▶ [INSTRUCTIONS FOR THE TASK]
How many lines in the records below contain the word "resized"? State that number and nothing more.

Saved entries
BEGIN
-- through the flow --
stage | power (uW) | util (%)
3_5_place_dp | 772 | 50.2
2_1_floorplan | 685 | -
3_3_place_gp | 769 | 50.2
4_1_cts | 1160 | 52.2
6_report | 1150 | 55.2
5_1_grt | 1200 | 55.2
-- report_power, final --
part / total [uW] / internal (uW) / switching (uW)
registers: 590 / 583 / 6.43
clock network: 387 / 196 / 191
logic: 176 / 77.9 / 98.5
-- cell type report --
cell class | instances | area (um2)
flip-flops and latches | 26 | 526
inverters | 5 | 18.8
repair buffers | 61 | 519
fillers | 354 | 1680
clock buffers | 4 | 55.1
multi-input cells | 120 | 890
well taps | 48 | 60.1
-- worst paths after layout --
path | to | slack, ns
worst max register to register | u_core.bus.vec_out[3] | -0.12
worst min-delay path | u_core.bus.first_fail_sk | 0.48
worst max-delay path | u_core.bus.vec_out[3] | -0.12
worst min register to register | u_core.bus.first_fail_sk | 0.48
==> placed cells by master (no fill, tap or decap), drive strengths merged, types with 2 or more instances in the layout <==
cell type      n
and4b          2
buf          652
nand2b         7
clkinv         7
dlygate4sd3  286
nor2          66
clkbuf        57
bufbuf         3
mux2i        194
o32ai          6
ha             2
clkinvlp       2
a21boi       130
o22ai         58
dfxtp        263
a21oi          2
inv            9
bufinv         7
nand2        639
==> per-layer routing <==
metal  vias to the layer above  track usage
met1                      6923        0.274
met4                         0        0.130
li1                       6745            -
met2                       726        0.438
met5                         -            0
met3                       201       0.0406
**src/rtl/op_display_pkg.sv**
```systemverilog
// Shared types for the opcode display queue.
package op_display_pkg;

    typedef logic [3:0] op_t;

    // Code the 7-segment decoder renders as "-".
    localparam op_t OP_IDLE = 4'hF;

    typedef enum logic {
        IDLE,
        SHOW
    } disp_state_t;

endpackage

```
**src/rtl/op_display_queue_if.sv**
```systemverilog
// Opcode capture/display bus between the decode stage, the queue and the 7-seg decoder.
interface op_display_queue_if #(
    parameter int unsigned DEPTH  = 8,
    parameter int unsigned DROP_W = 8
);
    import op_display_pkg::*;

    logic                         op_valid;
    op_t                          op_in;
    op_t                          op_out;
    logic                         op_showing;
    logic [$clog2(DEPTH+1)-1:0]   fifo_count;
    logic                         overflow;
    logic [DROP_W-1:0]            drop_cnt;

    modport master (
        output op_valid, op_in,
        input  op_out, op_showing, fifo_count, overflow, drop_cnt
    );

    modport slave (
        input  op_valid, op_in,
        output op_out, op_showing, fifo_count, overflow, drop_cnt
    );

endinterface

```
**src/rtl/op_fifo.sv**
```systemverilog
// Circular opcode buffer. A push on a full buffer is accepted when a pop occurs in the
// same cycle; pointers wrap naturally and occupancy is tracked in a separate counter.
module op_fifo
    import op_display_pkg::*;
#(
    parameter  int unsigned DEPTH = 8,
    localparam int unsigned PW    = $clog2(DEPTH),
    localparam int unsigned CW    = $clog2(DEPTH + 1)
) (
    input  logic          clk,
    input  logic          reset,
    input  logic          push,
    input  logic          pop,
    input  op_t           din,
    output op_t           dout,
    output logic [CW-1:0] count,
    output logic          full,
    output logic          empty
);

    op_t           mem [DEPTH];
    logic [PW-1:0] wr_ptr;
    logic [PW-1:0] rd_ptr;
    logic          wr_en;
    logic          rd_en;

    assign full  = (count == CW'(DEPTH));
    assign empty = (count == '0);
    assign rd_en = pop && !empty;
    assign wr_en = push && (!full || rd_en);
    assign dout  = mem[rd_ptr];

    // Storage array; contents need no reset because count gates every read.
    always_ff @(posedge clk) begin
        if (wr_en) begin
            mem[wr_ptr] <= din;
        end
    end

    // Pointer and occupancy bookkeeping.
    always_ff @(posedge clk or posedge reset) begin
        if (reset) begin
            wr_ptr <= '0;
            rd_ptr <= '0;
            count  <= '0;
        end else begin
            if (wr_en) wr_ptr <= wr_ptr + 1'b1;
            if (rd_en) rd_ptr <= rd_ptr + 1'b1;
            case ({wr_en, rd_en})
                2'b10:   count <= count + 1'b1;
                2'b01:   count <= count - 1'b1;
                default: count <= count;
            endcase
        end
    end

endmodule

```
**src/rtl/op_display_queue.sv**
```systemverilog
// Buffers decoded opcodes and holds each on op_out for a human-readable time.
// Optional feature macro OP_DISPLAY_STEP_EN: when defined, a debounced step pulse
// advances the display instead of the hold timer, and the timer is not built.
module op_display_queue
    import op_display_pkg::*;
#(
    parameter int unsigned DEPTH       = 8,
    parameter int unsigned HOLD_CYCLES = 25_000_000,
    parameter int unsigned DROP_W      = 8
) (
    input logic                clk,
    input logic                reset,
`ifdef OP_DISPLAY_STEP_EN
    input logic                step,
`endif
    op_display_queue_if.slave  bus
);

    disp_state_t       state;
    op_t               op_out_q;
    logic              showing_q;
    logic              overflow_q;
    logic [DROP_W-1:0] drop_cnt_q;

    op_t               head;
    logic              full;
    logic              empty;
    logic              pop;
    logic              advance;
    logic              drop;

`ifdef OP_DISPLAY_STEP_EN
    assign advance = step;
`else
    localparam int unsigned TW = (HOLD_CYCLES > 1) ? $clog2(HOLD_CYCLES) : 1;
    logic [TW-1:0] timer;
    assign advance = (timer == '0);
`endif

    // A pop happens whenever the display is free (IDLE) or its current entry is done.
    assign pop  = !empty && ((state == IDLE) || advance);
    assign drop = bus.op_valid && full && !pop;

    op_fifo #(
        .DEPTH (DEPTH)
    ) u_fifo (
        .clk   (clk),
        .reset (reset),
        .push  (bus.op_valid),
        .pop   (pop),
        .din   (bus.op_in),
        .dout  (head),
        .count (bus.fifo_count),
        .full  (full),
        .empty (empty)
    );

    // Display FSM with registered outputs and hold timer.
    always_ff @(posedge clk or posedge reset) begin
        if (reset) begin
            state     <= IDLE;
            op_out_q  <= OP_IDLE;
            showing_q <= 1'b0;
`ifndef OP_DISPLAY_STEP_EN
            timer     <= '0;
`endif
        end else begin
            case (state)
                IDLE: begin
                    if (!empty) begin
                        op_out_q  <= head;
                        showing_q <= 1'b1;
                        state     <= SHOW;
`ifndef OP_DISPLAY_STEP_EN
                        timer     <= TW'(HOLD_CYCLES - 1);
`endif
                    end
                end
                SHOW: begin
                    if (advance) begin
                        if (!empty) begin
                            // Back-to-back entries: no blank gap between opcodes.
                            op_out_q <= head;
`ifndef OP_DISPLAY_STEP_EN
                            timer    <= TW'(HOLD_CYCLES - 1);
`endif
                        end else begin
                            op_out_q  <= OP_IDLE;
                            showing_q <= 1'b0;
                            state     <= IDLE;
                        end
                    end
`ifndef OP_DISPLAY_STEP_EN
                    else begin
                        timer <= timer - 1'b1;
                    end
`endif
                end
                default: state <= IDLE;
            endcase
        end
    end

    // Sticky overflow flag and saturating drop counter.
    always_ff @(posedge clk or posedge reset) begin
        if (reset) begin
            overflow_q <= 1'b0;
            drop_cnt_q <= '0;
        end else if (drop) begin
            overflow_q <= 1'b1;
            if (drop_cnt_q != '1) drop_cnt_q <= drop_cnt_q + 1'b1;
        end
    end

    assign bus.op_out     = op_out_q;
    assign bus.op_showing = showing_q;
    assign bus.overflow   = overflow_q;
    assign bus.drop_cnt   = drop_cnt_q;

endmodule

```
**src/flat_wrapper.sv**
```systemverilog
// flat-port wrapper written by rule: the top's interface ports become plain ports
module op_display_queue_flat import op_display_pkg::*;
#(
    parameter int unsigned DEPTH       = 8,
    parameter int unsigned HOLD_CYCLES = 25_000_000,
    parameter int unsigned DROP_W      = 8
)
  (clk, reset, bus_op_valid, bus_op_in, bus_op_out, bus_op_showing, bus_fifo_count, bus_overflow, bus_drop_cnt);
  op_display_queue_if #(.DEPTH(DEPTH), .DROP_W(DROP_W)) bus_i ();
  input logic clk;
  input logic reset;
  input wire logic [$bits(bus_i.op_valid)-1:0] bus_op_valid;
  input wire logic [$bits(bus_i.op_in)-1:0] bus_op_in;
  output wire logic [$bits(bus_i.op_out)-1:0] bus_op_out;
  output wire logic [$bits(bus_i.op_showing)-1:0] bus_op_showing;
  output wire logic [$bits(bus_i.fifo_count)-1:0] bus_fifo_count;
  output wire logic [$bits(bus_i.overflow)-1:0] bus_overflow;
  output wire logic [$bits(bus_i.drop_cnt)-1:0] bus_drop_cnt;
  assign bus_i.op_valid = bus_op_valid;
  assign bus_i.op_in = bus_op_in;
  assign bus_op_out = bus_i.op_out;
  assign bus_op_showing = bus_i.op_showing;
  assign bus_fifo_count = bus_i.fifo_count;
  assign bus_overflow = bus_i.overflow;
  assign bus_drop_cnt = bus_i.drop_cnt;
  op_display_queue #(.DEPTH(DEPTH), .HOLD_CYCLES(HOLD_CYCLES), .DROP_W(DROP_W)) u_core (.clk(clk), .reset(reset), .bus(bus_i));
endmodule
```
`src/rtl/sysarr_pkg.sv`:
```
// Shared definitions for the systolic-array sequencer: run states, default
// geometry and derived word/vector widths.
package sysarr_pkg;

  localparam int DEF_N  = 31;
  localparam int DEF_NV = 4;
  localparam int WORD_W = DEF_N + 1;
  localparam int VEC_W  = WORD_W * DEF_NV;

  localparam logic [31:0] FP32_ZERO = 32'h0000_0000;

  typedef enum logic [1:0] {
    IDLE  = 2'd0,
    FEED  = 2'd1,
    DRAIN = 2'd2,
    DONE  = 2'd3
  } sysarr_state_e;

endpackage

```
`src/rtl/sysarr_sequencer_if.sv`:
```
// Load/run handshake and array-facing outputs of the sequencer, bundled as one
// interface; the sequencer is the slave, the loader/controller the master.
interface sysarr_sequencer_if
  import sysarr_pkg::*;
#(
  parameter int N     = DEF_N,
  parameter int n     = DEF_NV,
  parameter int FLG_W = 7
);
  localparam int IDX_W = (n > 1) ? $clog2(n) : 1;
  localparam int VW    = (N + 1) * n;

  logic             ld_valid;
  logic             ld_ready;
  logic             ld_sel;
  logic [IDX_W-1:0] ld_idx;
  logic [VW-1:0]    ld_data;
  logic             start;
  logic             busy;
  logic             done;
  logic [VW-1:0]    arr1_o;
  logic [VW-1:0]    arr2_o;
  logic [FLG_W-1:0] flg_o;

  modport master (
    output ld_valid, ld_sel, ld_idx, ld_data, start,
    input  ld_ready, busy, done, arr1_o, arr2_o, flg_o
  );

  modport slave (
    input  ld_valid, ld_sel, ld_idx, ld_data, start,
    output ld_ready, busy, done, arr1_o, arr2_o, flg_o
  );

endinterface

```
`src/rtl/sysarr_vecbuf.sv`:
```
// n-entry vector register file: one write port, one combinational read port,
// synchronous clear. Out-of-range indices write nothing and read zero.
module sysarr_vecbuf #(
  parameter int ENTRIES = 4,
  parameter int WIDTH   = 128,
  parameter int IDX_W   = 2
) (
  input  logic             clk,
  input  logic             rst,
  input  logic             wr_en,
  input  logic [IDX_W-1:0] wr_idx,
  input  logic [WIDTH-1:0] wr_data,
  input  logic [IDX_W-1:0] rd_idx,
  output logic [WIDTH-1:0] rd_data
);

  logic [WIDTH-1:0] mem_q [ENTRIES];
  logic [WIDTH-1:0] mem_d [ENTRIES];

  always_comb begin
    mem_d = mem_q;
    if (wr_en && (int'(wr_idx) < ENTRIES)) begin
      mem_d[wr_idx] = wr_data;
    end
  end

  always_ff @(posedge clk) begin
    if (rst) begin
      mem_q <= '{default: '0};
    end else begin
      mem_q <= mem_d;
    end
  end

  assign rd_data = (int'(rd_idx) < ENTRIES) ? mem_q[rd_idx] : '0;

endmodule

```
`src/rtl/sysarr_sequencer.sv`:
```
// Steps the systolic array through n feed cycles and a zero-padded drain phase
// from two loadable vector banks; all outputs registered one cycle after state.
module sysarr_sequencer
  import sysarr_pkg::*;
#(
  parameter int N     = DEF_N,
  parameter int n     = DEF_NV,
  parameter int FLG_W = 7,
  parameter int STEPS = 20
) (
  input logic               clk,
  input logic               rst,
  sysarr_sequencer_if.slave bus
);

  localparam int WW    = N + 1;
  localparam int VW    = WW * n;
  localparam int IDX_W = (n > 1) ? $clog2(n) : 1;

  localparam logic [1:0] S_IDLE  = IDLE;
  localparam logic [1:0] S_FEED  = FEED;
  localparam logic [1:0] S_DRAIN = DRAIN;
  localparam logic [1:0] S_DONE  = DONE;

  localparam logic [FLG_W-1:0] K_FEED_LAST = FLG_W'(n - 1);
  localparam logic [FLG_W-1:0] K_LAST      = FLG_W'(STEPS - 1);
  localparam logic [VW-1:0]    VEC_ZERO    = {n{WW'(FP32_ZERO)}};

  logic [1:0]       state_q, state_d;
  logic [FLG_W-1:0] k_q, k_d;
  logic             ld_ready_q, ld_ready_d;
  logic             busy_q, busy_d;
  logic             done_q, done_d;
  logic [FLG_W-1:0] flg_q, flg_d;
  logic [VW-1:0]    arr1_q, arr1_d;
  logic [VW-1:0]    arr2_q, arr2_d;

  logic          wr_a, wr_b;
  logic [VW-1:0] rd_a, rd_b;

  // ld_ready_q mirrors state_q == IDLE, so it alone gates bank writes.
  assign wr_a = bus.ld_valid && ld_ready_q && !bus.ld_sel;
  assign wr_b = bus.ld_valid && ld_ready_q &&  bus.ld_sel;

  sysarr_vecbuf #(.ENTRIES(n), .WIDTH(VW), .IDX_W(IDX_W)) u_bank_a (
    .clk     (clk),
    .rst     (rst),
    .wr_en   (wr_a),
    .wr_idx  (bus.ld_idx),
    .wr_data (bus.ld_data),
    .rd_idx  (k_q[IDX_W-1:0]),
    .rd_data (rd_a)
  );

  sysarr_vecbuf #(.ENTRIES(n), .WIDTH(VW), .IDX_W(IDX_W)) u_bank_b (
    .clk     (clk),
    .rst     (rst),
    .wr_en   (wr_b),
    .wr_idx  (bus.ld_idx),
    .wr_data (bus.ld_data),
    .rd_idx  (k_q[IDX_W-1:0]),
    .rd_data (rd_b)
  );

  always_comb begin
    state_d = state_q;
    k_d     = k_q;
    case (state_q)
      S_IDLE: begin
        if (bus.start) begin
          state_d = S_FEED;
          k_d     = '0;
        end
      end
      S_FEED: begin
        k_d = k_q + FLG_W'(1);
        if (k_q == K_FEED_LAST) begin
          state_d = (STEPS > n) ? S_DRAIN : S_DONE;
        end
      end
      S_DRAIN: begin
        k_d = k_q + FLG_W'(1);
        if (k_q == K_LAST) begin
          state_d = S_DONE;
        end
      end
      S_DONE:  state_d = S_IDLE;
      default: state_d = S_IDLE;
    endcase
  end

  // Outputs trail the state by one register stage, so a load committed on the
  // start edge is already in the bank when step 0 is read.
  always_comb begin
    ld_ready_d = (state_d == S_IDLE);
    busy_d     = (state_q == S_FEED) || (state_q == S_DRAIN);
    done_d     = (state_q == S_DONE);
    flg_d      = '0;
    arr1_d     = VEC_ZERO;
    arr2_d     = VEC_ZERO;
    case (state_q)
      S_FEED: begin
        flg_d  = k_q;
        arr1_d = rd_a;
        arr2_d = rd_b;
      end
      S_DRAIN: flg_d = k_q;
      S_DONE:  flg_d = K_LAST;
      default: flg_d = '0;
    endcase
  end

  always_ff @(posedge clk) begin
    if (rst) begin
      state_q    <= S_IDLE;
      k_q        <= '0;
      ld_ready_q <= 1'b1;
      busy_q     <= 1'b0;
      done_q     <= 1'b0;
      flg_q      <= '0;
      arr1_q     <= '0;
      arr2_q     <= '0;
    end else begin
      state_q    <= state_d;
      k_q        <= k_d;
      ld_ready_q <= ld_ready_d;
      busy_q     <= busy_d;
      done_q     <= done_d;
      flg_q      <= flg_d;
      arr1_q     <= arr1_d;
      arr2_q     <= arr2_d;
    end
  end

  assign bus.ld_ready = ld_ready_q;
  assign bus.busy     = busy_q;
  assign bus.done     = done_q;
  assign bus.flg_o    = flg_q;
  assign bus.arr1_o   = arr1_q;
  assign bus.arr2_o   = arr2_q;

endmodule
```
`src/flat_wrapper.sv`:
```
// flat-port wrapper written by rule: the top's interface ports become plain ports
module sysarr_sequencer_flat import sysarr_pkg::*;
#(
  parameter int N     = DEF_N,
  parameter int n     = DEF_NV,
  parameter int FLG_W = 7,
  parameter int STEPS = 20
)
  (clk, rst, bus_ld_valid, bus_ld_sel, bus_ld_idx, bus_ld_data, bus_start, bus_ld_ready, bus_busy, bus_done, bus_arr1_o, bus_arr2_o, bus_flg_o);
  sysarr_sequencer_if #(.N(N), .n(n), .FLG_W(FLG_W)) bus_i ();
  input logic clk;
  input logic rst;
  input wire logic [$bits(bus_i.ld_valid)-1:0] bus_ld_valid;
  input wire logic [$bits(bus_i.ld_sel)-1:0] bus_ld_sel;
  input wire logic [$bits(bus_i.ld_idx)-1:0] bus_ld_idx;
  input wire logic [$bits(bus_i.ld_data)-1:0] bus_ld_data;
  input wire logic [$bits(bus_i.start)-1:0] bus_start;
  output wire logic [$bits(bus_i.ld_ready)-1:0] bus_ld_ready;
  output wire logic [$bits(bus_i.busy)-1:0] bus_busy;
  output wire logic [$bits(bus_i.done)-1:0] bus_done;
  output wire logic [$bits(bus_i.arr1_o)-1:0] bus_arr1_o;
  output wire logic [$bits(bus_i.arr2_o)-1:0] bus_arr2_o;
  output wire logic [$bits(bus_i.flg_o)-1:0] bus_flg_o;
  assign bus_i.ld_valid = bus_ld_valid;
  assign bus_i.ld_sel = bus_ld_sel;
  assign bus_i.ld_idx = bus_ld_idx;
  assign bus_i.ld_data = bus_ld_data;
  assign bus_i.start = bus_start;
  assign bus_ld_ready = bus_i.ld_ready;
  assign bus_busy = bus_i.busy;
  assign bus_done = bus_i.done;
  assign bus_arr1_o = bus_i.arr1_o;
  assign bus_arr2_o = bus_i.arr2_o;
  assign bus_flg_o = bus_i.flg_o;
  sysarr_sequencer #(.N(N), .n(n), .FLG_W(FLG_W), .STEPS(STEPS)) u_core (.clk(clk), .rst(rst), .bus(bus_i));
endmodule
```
END
BEGIN
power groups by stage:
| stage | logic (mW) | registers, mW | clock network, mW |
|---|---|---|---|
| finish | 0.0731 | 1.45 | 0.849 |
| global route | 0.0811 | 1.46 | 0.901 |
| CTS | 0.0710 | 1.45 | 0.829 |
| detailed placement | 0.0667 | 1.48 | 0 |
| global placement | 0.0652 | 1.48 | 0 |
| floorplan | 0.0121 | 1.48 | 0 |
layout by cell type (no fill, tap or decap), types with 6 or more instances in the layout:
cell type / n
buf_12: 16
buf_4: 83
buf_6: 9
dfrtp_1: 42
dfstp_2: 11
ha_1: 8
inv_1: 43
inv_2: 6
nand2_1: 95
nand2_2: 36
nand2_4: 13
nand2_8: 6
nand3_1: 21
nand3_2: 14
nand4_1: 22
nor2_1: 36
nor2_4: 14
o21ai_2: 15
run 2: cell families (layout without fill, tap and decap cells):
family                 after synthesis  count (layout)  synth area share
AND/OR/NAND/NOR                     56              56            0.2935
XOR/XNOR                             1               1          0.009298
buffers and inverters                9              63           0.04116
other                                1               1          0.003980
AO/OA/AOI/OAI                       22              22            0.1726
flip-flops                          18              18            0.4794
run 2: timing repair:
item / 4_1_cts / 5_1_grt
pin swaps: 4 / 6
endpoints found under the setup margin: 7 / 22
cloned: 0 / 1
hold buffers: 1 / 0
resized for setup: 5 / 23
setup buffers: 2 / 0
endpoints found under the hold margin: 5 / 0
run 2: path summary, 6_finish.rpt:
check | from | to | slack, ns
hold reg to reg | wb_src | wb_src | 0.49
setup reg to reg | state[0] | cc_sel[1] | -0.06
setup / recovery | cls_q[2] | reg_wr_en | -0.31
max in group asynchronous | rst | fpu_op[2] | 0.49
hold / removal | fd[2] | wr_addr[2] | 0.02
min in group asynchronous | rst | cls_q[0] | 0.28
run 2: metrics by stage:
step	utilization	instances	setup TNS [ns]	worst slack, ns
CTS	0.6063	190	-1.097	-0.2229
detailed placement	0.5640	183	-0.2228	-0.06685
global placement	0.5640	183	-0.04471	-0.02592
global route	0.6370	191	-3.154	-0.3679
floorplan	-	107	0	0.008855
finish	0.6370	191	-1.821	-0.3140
END
BEGIN
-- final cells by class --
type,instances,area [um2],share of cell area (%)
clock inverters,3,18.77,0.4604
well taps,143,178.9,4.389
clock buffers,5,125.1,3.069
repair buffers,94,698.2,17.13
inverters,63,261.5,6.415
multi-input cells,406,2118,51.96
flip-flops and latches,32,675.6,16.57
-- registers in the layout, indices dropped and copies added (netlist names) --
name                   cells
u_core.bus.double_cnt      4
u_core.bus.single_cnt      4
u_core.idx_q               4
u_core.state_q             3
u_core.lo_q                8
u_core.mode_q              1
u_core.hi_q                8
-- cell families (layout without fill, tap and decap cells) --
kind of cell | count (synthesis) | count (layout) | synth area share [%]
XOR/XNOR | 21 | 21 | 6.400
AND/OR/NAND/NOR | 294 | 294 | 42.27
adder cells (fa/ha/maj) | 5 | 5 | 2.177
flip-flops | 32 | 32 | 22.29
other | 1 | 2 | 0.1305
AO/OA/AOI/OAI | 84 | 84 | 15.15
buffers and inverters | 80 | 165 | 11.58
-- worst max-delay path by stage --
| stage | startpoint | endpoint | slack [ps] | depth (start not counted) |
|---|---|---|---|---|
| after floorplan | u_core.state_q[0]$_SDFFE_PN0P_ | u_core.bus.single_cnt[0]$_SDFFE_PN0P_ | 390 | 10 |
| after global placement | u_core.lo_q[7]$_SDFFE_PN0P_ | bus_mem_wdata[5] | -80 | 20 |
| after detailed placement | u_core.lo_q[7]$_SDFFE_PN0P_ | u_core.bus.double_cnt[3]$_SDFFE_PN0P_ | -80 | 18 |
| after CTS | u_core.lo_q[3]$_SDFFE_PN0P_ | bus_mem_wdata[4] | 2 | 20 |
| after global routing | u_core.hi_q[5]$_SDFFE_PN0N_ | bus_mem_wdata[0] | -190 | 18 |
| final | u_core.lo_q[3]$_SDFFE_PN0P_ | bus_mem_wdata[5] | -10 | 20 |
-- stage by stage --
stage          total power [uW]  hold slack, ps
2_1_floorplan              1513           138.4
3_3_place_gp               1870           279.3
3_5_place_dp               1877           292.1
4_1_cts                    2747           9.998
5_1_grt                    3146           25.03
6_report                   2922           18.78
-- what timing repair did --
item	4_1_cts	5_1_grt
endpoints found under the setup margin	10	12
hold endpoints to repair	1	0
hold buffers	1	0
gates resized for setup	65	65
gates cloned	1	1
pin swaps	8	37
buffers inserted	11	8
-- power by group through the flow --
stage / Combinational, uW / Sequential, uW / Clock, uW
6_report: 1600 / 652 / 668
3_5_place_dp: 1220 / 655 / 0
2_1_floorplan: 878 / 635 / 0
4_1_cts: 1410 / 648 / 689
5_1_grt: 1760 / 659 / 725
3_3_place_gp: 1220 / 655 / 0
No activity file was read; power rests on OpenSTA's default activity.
END
▶ [EXERCISE SOLUTION]
2